パナソニック、変革は外から Panasonic再起まとめ読み
パナソニックが外部人材をテコに変革に挑んでいます。時に社内にあつれきを生みながら突き進む外部人材の突破力は、社内に眠る能力を呼び起こせるでしょうか。「Panasonic再起」第3部では、外部人材の発想を取り込んで変わろうとする社員の現場に迫りました。
(1)パナソニック流改革は「PX」 元ファストリ幹部ら改革

パナソニックはかつての成功体験に裏打ちされた商習慣や社内論理などのしがらみを打破しようとしている。カギになるのが「PX(パナソニックトランスフォーメーション)」と題したデジタルを発展させる独自改革だ。

(2)パナソニックに「シリコンバレー流」経営 2週間で改善

パナソニックが米シリコンバレー企業の経営手法を取り込む。その核となるのが、2019年秋に米グーグル幹部からパナソニックに転身した、松岡陽子常務執行役員だ。2週間という短期間のサイクルで改善を繰り返す「アジャイル」な手法で、シリコンバレーへ派遣されたパナソニック社員に意識改革を促す。数十人の社員が米国での経験を日本の職場に持ち帰り、長年の閉塞感を打ち破ろうとしている。

(3)パナソニック、ブランドは脱「最大公約数」 元電通の挑戦

パナソニックがブランド戦略を再構築する。複合企業の評価が株式市場で割り引かれてしまう「コングロマリット・ディスカウント」の課題を解決するため、多様な事業をひとつにくくる最大公約数的なブランディングからの脱却を目指す。旗を振るのは、あきんどスシローやピーチ・アビエーションで執行役員の経験も持つ、元電通社員だ。事業ごとに情報を連打するというブランド戦略で、分かりにくさから卒業できるか。
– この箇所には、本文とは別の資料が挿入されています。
--- src/rss_pkg.sv ---
`timescale 1ns / 1ps
// ----------------------------------------------------------------------------
// rss_pkg
// Shared types and constants for the round schedule shuffle block.
// ----------------------------------------------------------------------------
package rss_pkg;

    localparam int          MaxParticipants = 64;
    localparam logic [63:0] MixMul          = 64'd2685821657736338717;

    localparam logic [1:0] ModeLoad  = 2'd0;
    localparam logic [1:0] ModeBlock = 2'd1;
    localparam logic [1:0] ModeQuery = 2'd2;

    localparam logic [1:0] StatOk    = 2'd0;
    localparam logic [1:0] StatEmpty = 2'd1;
    localparam logic [1:0] StatFull  = 2'd2;

    // Commands from the controller to the datapath
    typedef struct packed {
        logic capture;     // latch the input beat
        logic load_write;  // write staging entry, bump count
        logic copy_start;  // reset copy index
        logic copy_step;   // read staging at index (for next write)
        logic copy_write;  // write schedule at index, advance
        logic copy_done;   // set schedule count
        logic mix_start;   // start mix for current position
        logic mix_step;    // advance mix pipeline one stage
        logic div_start;   // start remainder unit
        logic div_step;    // one remainder bit
        logic rd_i;        // read schedule at position i
        logic rd_j;        // read schedule at position j
        logic wr_i;        // write entry j value at i
        logic wr_j;        // write entry i value at j, advance i
        logic q_start;     // start query remainder
        logic q_read;      // read schedule at query index
        logic res_load;    // load result register
    } t_cmd;

    // Status from the datapath to the controller
    typedef struct packed {
        logic [1:0] mode;
        logic       stage_full;
        logic       stage_empty;
        logic       sched_empty;
        logic       bnum_hit;
        logic       copy_last;
        logic       div_last;
        logic       shuf_last;
    } t_sts;

endpackage

--- src/rss_ctrl.sv ---
`timescale 1ns / 1ps
// ----------------------------------------------------------------------------
// rss_ctrl
// Sequencer for load, copy, shuffle and query operations.
// ----------------------------------------------------------------------------
module rss_ctrl import rss_pkg::*; (
    input  logic i_clk,
    input  logic i_rst_n,
    input  logic i_valid,
    output logic o_stall,
    output logic o_valid,
    input  logic i_stall,
    input  t_sts i_sts,
    output t_cmd o_cmd
);
    typedef enum logic [14:0] {
        S_IDLE  = 15'b000000000000001,
        S_DISP  = 15'b000000000000010,
        S_BDIV  = 15'b000000000000100,
        S_CRD   = 15'b000000000001000,
        S_CWR   = 15'b000000000010000,
        S_MIX   = 15'b000000000100000,
        S_DSTA  = 15'b000000001000000,
        S_DIV   = 15'b000000010000000,
        S_RDI   = 15'b000000100000000,
        S_RDJ   = 15'b000001000000000,
        S_WRI   = 15'b000010000000000,
        S_WRJ   = 15'b000100000000000,
        S_QDIV  = 15'b001000000000000,
        S_QRD   = 15'b010000000000000,
        S_DONE  = 15'b100000000000000
    } t_state;

    t_state r_state, n_state;
    logic   r_out_v, n_out_v;
    logic   r_built, n_built;
    logic [2:0] r_mcnt, n_mcnt;
    logic [5:0] r_bcnt, n_bcnt;
    logic   w_take;

    assign w_take  = r_out_v && !i_stall;
    assign o_valid = r_out_v;
    assign o_stall = !(r_state == S_IDLE);

    always_ff @(posedge i_clk) begin
        if (!i_rst_n) begin
            r_state <= S_IDLE;
            r_out_v <= 1'b0;
            r_built <= 1'b0;
            r_mcnt  <= '0;
            r_bcnt  <= '0;
        end else begin
            r_state <= n_state;
            r_out_v <= n_out_v;
            r_built <= n_built;
            r_mcnt  <= n_mcnt;
            r_bcnt  <= n_bcnt;
        end
    end

    always_comb begin
        n_state = r_state;
        n_out_v = r_out_v & ~w_take;
        n_built = r_built;
        n_mcnt  = r_mcnt;
        n_bcnt  = r_bcnt;
        o_cmd   = '0;
        unique case (r_state)
            S_IDLE: begin
                if (i_valid && !o_stall) begin
                    o_cmd.capture = 1'b1;
                    n_state = S_DISP;
                end
            end
            S_DISP: begin
                n_built = 1'b0;
                priority if (i_sts.mode == ModeLoad) begin
                    o_cmd.load_write = !i_sts.stage_full;
                    n_state = S_DONE;
                end else if (i_sts.mode == ModeBlock && !i_sts.stage_empty) begin
                    n_bcnt  = '0;
                    n_state = S_BDIV;
                end else if (i_sts.mode == ModeQuery && !i_sts.sched_empty) begin
                    o_cmd.q_start = 1'b1;
                    n_state = S_QDIV;
                end else begin
                    n_state = S_DONE;
                end
            end
            // Block number remainder, bit-serial over the 32-bit block number
            S_BDIV: begin
                o_cmd.div_step = 1'b1;
                n_bcnt = r_bcnt + 1'b1;
                if (r_bcnt == 6'd31) n_state = S_CRD;
            end
            S_CRD: begin
                if (!i_sts.bnum_hit) begin
                    n_state = S_DONE;
                end else begin
                    o_cmd.copy_start = 1'b1;
                    n_state = S_CWR;
                    n_bcnt  = '0;
                end
            end
            // Copy: alternate a staging read and a schedule write; last write rewinds the index
            S_CWR: begin
                if (r_bcnt[0] == 1'b0) begin
                    o_cmd.copy_step = 1'b1;
                    n_bcnt = 6'd1;
                end else begin
                    o_cmd.copy_write = 1'b1;
                    n_bcnt = '0;
                    if (i_sts.copy_last) begin
                        o_cmd.copy_done = 1'b1;
                        o_cmd.copy_start = 1'b1;
                        n_built = 1'b1;
                        n_state = S_MIX;
                        n_mcnt  = '0;
                    end
                end
            end
            // Mix: start, then six stages
            S_MIX: begin
                if (r_mcnt == 3'd0) begin
                    o_cmd.mix_start = 1'b1;
                    n_mcnt = 3'd1;
                end else begin
                    o_cmd.mix_step = 1'b1;
                    n_mcnt = r_mcnt + 1'b1;
                    if (r_mcnt == 3'd6) n_state = S_DSTA;
                end
            end
            S_DSTA: begin
                o_cmd.div_start = 1'b1;
                n_state = S_DIV;
            end
            S_DIV: begin
                o_cmd.div_step = 1'b1;
                if (i_sts.div_last) n_state = S_RDI;
            end
            S_RDI: begin
                o_cmd.rd_i = 1'b1;
                n_state = S_RDJ;
            end
            S_RDJ: begin
                o_cmd.rd_j = 1'b1;
                n_state = S_WRI;
            end
            S_WRI: begin
                o_cmd.wr_i = 1'b1;
                n_state = S_WRJ;
            end
            S_WRJ: begin
                o_cmd.wr_j = 1'b1;
                n_mcnt = '0;
                n_state = i_sts.shuf_last ? S_DONE : S_MIX;
            end
            S_QDIV: begin
                o_cmd.div_step = 1'b1;
                if (i_sts.div_last) n_state = S_QRD;
            end
            S_QRD: begin
                o_cmd.q_read = 1'b1;
                n_state = S_DONE;
            end
            S_DONE: begin
                if (!r_out_v || w_take) begin
                    o_cmd.res_load = 1'b1;
                    o_cmd.copy_done = r_built;
                    n_out_v = 1'b1;
                    n_state = S_IDLE;
                end
            end
            default: n_state = S_IDLE;
        endcase
    end
endmodule

--- config.mk ---
export PLATFORM = sky130hd
export DESIGN_NAME = rss_ctrl
export DESIGN_NICKNAME = d
export VERILOG_FILES = /design/src/rss_pkg.sv /design/src/rss_ctrl.sv
export SDC_FILE = /design/constraint.sdc
export NUM_CORES = 1
export LEC_CHECK = 0
export ABC_AREA = 1
export BUFFER_PORTS_ARGS = -buffer_cell sky130_fd_sc_hd__buf_2
export CAP_MARGIN = 30
export CORE_MARGIN = 2
export CORE_UTILIZATION = 43
export DETAILED_ROUTE_END_ITERATION = 10
export GPL_TIMING_DRIVEN = 0
export SYNTH_ARGS = -nofsm -noshare
export SYNTH_HDL_FRONTEND = slang
export SYNTH_SLANG_ARGS = --single-unit
--- constraint.sdc ---
create_clock -name i_clk -period 2.1 [get_ports i_clk]
set_input_delay 0.42 -clock i_clk [delete_from_list [all_inputs] [get_ports i_clk]]
set_output_delay 0.42 -clock i_clk [all_outputs]
set_load 0.02 [all_outputs]
[Word-level counts from Yosys, hierarchy flattened]
Cells that the tools add are included.
Word-level totals
  flip-flop bits (word level): 26
  output and inout bits: 19
Operators by class
  bitwise logic cells: 2
  multiplexer cells: 58
  equal/unequal tests: 31
  add/sub/neg operators: 2
  reduce and logical (&&, ||, !) cells: 21
Operators by type and width (count)
  $pmux 15 s15: 1
  $mux 15: 14
  $mux 1: 29
  $pmux 6 s4: 1
  $ne 2x2->1 const B: 11
  $mux 6: 3
  $eq 15x1->1 const B: 1
  $eq 15x10->1 const B: 1
  $eq 15x11->1 const B: 1
  $eq 15x12->1 const B: 1
  $eq 15x13->1 const B: 1
  $eq 15x14->1 const B: 1
  $eq 15x15->1 const B: 1
  $eq 15x2->1 const B: 1
  $eq 15x3->1 const B: 1
  $eq 15x4->1 const B: 1
  $eq 15x5->1 const B: 1
  $eq 15x6->1 const B: 1
  $eq 15x7->1 const B: 1
  $eq 15x8->1 const B: 1
  $eq 15x9->1 const B: 1
  $mux 3: 3
  $pmux 3 s3: 1
  $reduce_and 9->1: 1
  22 further kinds: 35

[Longest topological paths before layout]
Gate-level depths: netlist of the first run.
  depth after elaboration: 6
  depth in mapped cells: 13

[Worst setup path before layout of the first run]
No wires, ideal clock.
  path type: register -> output
  start: reg r_state[14]
  end: out o_cmd[15] (netlist name)
  path buffers: 0
  stages on the path, launching flop included: 6
  arrival: 1505 ps
  path slack: 175 ps
  required time: 1680 ps
  cell sequence: dfxtp_1 -> nor2_2 -> nand2_2 -> nor2_8 -> nand2_2 -> nor4_1
RTL lines
  start, declared: RTL line rss_ctrl.sv:34  | t_state r_state, n_state;
  start signal, assigned: RTL line rss_ctrl.sv:53  | r_state <= n_state;
  end, declared: RTL line rss_ctrl.sv:14  | output t_cmd o_cmd

==> impl_metrics.tcl, run 1 <==
set metrics [dict create \
    status "finished, final reports clean" \
    postSynthCellCount 262 \
    synth_edf_count 0 \
    drc 0 \
    drtIter0Drc 75 \
    hpwl_um 3228 \
    final_util 0.5483 \
    syn_nets 279 \
    nets 324 \
    max_clock_freq_mhz 492.4 \
    yosys-mux-area-fraction 0 \
    cp-endpoint "o_cmd[11]" \
    leakage_nw 1.103 \
    netlist.area_leader.share 0.2832 \
    yosysWarnings 0 \
    die_w_um 69.38 \
    cp.required_ns 1.68 \
    synthTopCellsByCount "nand2_1, nor2_1, inv_1" \
    core_area_mm2 0.004058 \
    io_buffer_count 31 \
    vias 1715 \
    synth_area_leaders "dfxtp_1, nand2_1, nor2_1" \
    viasPerCell 4.831 \
    worst_pin_slew_ns 0.7047 \
    post_drt_wl_per_cell_um 12.05 \
    ys_seq_area_frac 0.2832 \
    cts_sinks 26 \
    cts_made_buffers 3 \
    critical_path_arrival_ns 1.61 \
    grt-ovfl-total 0 \
    fin_skew_ns 0.003357 \
    power_density_mw_per_mm2 568.7 \
    antenna_left 0 \
    root_buffer "clkbuf_8" \
    ff2ff_setup_slack_ns 0.27 \
    hold_violations 0 \
    drv_cap 0 \
    hold_class "in -> reg" \
    path_max_fanout 5 \
    maxSlewViolCount 0 \
    post-synth-top-count-cell "nand2_1" \
    crit_path_start "r_state[7]" \
    layout_min_cycle_time_ns 2.031 \
    rsz0062_at_grt "yes" \
    dr.pass1.iters 4 \
    startpoint_type "flop" \
    synthAdderAreaFrac 0.02723 \
    synth_compound_area_frac 0.08986 \
    synth.distinct_cells 33 \
    fin_setup_tns_ns 0 \
    cts.path.max_buffers 2 \
    finalCritPeriodShare 0.9671 \
    synth_largest_area_cell "dfxtp_1" \
    critPathCaptureType "output pin" \
    die_y_um 69.38 \
    rows 23 \
    r2r_cells 12 \
    ys.flop_type "dfxtp_1" \
    syn_area_mm2 0.001838 \
    insertion_delay_ns 0.28 \
    synth_top_family_by_area "simple AND/OR/NAND/NOR gates" \
    clkSlewWorstSetupHoldPaths_ns 0.09 \
    routed_wl_um 4279 \
    drive_gt1_frac 0.3541 \
    antenna_found_initial 0 \
    grt_usage 0.1828 \
    async_flop_share 0 \
    rr_startpoint "r_bcnt[0]" \
    fin_ws_ns 0.06907 \
    pre_cts_ws_ns 0.2399 \
    grt_max_degree 14 \
    ir_worst_vdd_mv 0.3830 \
    area_growth_pct 21.03 \
    critPathKind "reg -> out" \
    io_pins 32 \
    slew_headroom 0.5302 \
    routabilityCongestion 0.8152 \
    r2r-end "r_state[12]" \
    synth-simple-area-share 0.4976 \
    finalSetupViolations 0 \
    synth-seq-cells 26 \
    nFillCells 426 \
    start_util 0.4530 \
    cts_tree "built" \
    synth_xor_xnor_area_share 0.009530 \
    diodes 0 \
    grt_pass1_wl_um 7113 \
    avgSynthCellArea_um2 7.015 \
    dieArea_mm2 0.004814 \
    htree_levels 1 \
    grt_pass1_vias 1538 \
]
area by class of cell:
| type | instances | area (um2) | share of cell area |
|---|---|---|---|
| multi-input cells | 194 | 1192 | 0.5360 |
| plain buffers | 3 | 22.52 | 0.01012 |
| flip-flops and latches | 26 | 528.0 | 0.2373 |
| inverters | 39 | 147.6 | 0.06637 |
| clock buffers | 3 | 41.29 | 0.01856 |
| repair buffers | 40 | 230.2 | 0.1035 |
| well taps | 50 | 62.56 | 0.02812 |
flip-flops by register name, summed over array words and instances (netlist names):
name and count:
o_valid 1, r_bcnt 6, r_built 1, r_mcnt 3
r_state 15
layer usage:
metal,wire (um),track usage,part of all wire
met1,2040,0.2511,0.48
met5,0,0,0
met4,51,0.04575,0.012
met2,2017,0.3013,0.47
met3,170,0.02616,0.040
placed cells by master, fill, tap and decap left out:
cell,synthesis,final
nor2_1,39,36
nand3b_1,1,1
dfxtp_2,0,3
buf_4,0,12
dfxtp_4,0,1
nor2_2,9,7
o21ai_0,4,4
nor4_1,1,1
nand2_4,6,8
nor2_4,5,10
nand2_8,1,1
nand3_1,17,17
buf_8,1,1
a21oi_2,3,3
ha_1,4,4
or2_2,1,1
inv_1,35,35
dfxtp_1,26,22
nand2_2,11,10
inv_2,2,2
buf_2,0,28
o211ai_1,1,1
nor3_2,6,6
nand4_4,1,1
xnor2_1,1,1
clkbuf_8,0,3
a21oi_1,14,14
nand3_2,3,3
xor2_1,1,1
nand4_1,2,2
nand3b_2,1,1
o21ai_1,3,3
clkinv_2,1,1
clkinv_1,1,1
o21ai_2,3,3
nor2_8,3,3
clkbuf_1,2,2
nand2_1,53,52
how the worst min path moves through the flow:
stage | from | endpoint | slack (ns) | cells after the start
after global placement | r_built | r_built | 0.45 | 2
after global routing | i_rst_n | r_state[0] | 0.41 | 2
after CTS | i_rst_n | r_state[0] | 0.39 | 2
after floorplan | r_built | r_built | 0.44 | 2
after detailed placement | r_built | r_built | 0.46 | 2
final | i_rst_n | r_state[0] | 0.39 | 2
kinds of logic (layout without fill, tap and decap cells):
family	count (synthesis)	in the layout
AND/OR/NAND/NOR	160	160
buffers and inverters	42	85
AO/OA/AOI/OAI	28	28
flip-flops	26	26
adder cells (fa/ha/maj)	4	4
XOR/XNOR	2	2
power by group:
part	switching, mW	total [mW]	internal (mW)
sequential	0.0207	0.528	0.508
combinational	0.288	0.443	0.155
clock	0.165	0.294	0.129
critical path: stages (launching register included):
cell,delay (ns)
dfxtp_2,0.36
nor2_4,0.17
nand2_2,0.12
nor2_8,0.15
nand2_2,0.09
nor2_4,0.12
nand2_4,0.09
nand2_1,0.09
buf_4,0.14
timing repair:
| action | in CTS | in global routing |
|---|---|---|
| pin swaps | 6 | 7 |
| hold buffers | 0 | 0 |
| buffers inserted | 5 | 4 |
| resized for setup | 4 | 15 |
| setup endpoints to repair | 4 | 9 |
| hold endpoints to repair | 0 | 0 |
through the flow:
| stage | instances | power (mW) | hold slack, ns | area [um2] |
|---|---|---|---|---|
| final | 355 | 1.265 | 0.3908 | 2225 |
| after CTS | 351 | 1.254 | 0.3911 | 2148 |
| after global routing | 355 | 1.337 | 0.4057 | 2225 |
| after floorplan | 262 | 0.8544 | 0.4447 | 1838 |
| after detailed placement | 343 | 0.9514 | 0.4615 | 2056 |
| after global placement | 343 | 0.9507 | 0.4542 | 2056 |
Note: power is estimated with default switching activity, not from simulation.
==> run 2, diff against run 1 <==
--- a/config.mk
+++ b/config.mk
@@ -8,6 +8,7 @@
 export ABC_AREA = 1
 export BUFFER_PORTS_ARGS = -buffer_cell sky130_fd_sc_hd__buf_2
 export CAP_MARGIN = 30
+export CORE_ASPECT_RATIO = 1.25
 export CORE_MARGIN = 2
 export CORE_UTILIZATION = 43
 export DETAILED_ROUTE_END_ITERATION = 10
==> run 2 against run 1 <==
Against the previous run: hold slack worse by 0.013 ns; first-iteration DRC count is 13% higher; design area increased by 6.2%; via count rose by 3.1%; cell count grew 3.9%; power up 13%; worst setup slack better by 0.0059 ns; clock-buffer cell count stayed put; sequential share of layout area is 1.1 points lower; global-route usage is 1.2 points higher; combinational power up 5.6%; flip-flop and latch count unchanged.
==> impl_metrics.tcl, run 2 (synthesis gave the netlist of run 1 again) <==
set metrics [dict create \
    largest_reg_flops 15 \
    post_drt_wl_per_cell_um 12.11 \
    crit_family "simple AND/OR/NAND/NOR gates" \
    io_pins 32 \
    slew_headroom 0.5584 \
    dieArea_mm2 0.004817 \
    diodes 0 \
    drc 0 \
    path_max_fanout 3 \
    dp_cells 349 \
    final_common_cell "nand2_1" \
    worstPathCellList "nor2_2 -> nand2_2 -> buf_4 -> buf_4 -> nor2_1 -> nand2_2 -> nand3_2 -> buf_4" \
    cts_sinks 26 \
    total_power_mw 1.423 \
    viasPerCell 4.791 \
    worst_pin_slew_ns 0.6624 \
    status "finished, final reports clean" \
    min_path_cells 2 \
    core_area_mm2 0.004099 \
    die_y_um 77.10 \
    antenna_left 0 \
    r2r_cells 12 \
    grt_max_degree 16 \
    cp_num_buf_inv 3 \
    die_w_um 62.48 \
    hp-start "i_rst_n" \
    drive_gt1_frac 0.3962 \
    place_area_mm2 0.002063 \
    dr.pass1.iters 4 \
    grt_pass1_wl_um 7486 \
    stdcell_count 369 \
    finalSetupViolations 0 \
    routabilityCongestion 0.8097 \
    final_util 0.5763 \
    grt_pass1_vias 1636 \
    leakage_nw 1.162 \
    routed_wl_um 4470 \
    crit_path_max_incr_delay_ns 0.33 \
    hpwl_um 3364 \
    startpoint_type "flop" \
    pre_cts_ws_ns 0.2251 \
    path_common_cell "buf_4" \
    top_register "r_state" \
    max_clock_freq_mhz 493.8 \
    critical_path_arrival_ns 1.61 \
    root_buffer "clkbuf_8" \
    hold_violations 0 \
    nets 331 \
    stdcell_area_mm2 0.002362 \
    layout_common_cells "nand2_1, nor2_1, inv_1" \
    hold_class "in -> reg" \
    start_util 0.4484 \
    clkSlewWorstSetupHoldPaths_ns 0.10 \
    drtIter0Drc 85 \
    critical-path-slowest-cell "dfxtp_1" \
    ff2ff_setup_slack_ns 0.28 \
    critPathCaptureType "output pin" \
    cts_tree "built" \
    critPathKind "reg -> out" \
    nFillCells 437 \
    r2r-end "r_state[12]" \
    layout_min_cycle_time_ns 2.025 \
    postCtsHoldBufs 0 \
    io_buffer_count 31 \
    cp.required_ns 1.68 \
    worstHoldEndpoint "r_state[0]" \
    cts_made_buffers 3 \
    fin_skew_ns 0.01161 \
    vias 1768 \
    insertion_delay_ns 0.28 \
    maxSlewViolCount 0 \
    area_growth_pct 28.52 \
    fin_ws_ns 0.07492 \
    power_density_mw_per_mm2 602.6 \
    grt_usage 0.1944 \
    ir_worst_vdd_mv 0.2561 \
    finalCritPeriodShare 0.9643 \
    grt-ovfl-total 0 \
    antenna_found_initial 0 \
    cts.path.max_buffers 2 \
    reg_top3 "r_state x15, r_bcnt x6, r_mcnt x3" \
    rows 26 \
    rsz0062_at_grt "yes" \
    drv_cap 0 \
    rr_startpoint "r_bcnt[0]" \
    htree_levels 1 \
]
[run 2: cell types whose count changed in the layout (fill, tap and decap cells not counted), sizes merged]
cell,change
buf,+7
bufinv,+1
[run 2: layout make-up]
cell class,instances,area [um2],share of cell area
inverter,39,147.6,0.06250
tap,56,70.07,0.02966
sequential,26,534.3,0.2262
multi-input combinational,194,1224,0.5180
timing repair buffer,47,292.8,0.1239
buffer,3,22.52,0.009534
clock buffer,3,41.29,0.01748
clock inverter,1,30.03,0.01271
[run 2: routing by layer]
layer  vias up  global-route usage  part of all wire
li1        925                   -                 -
met1       801              0.2371              0.44
met2        35              0.3473              0.51
met3         7             0.02346             0.031
met4         0             0.07111             0.016
met5         -                   0                 0
[run 2: timing repair]
| action | 4_1_cts | 5_1_grt |
|---|---|---|
| gates resized for setup | 4 | 29 |
| pin swaps | 5 | 13 |
| endpoints found under the setup margin | 7 | 10 |
| setup buffers | 7 | 9 |
[run 2: power by group]
group / internal, mW / switching (mW)
logic: 0.173 / 0.295
registers: 0.511 / 0.0203
clock network: 0.256 / 0.169
total: 0.939 / 0.485
[run 2: worst max-delay path by stage]
stage | slack, ns | cells past startpoint | end | startpoint
after global placement | 0.22 | 8 | o_cmd[11] | r_state[4]
after CTS | 0.008 | 8 | o_cmd[11] | r_state[2]
after floorplan | 0.17 | 5 | o_cmd[15] | r_state[14]
after global routing | -0.002 | 6 | o_cmd[15] | r_state[12]
after detailed placement | 0.23 | 8 | o_cmd[11] | r_state[4]
final | 0.07 | 8 | o_cmd[7] | r_state[9]
[run 2: through the flow]
step	hold WS, ns	setup TNS, ns
finish	0.3778	0
global route	0.3932	-0.002165
CTS	0.3830	0
detailed placement	0.4640	0
global placement	0.4542	0
floorplan	0.4447	0
[run 2: worst register-to-register path: cells and delay by family (launching register included)]
| kind | cells | cell delay, ns |
|---|---|---|
| buf+inv | 2 | 0.15 |
| fa+ha+maj | 1 | 0.19 |
| simple gates | 8 | 0.82 |
| flops | 1 | 0.42 |
| compound gates | 1 | 0.13 |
(4)パナソニック版「メタバース」、仕掛け人は出戻り社員

パナソニックが次の収益源となる「鉱脈」探しを急いでいる。率いるのは、1度はパナソニックを飛び出し、著名スタートアップを興した岩佐琢磨氏だ。「起業の次は大企業改革に取り組む」と出戻って約3年、新しい事業の種探しに苦闘してきた。狙うのは、米IT(情報技術)大手も力を入れるインターネット上の巨大な仮想空間「メタバース」だ。

(5)パナソニック、過剰品質にメス 元マイクロソフトが改革

パナソニックが日々の収益を支える既存事業にも外部人材の登用を進めている。総額8600億円で買収した米社との連携に向けて、日本マイクロソフト(MS)元幹部を登用し、電材や空調など長い歴史を持つ部門にも、元コンサル人材をIT(情報技術)担当として起用した。過剰な品質を重視するあまり開発スピードが遅れていたものづくり文化を改める。構造改革に一定程度のめどがたち、外部の力を活用した変革に挑む。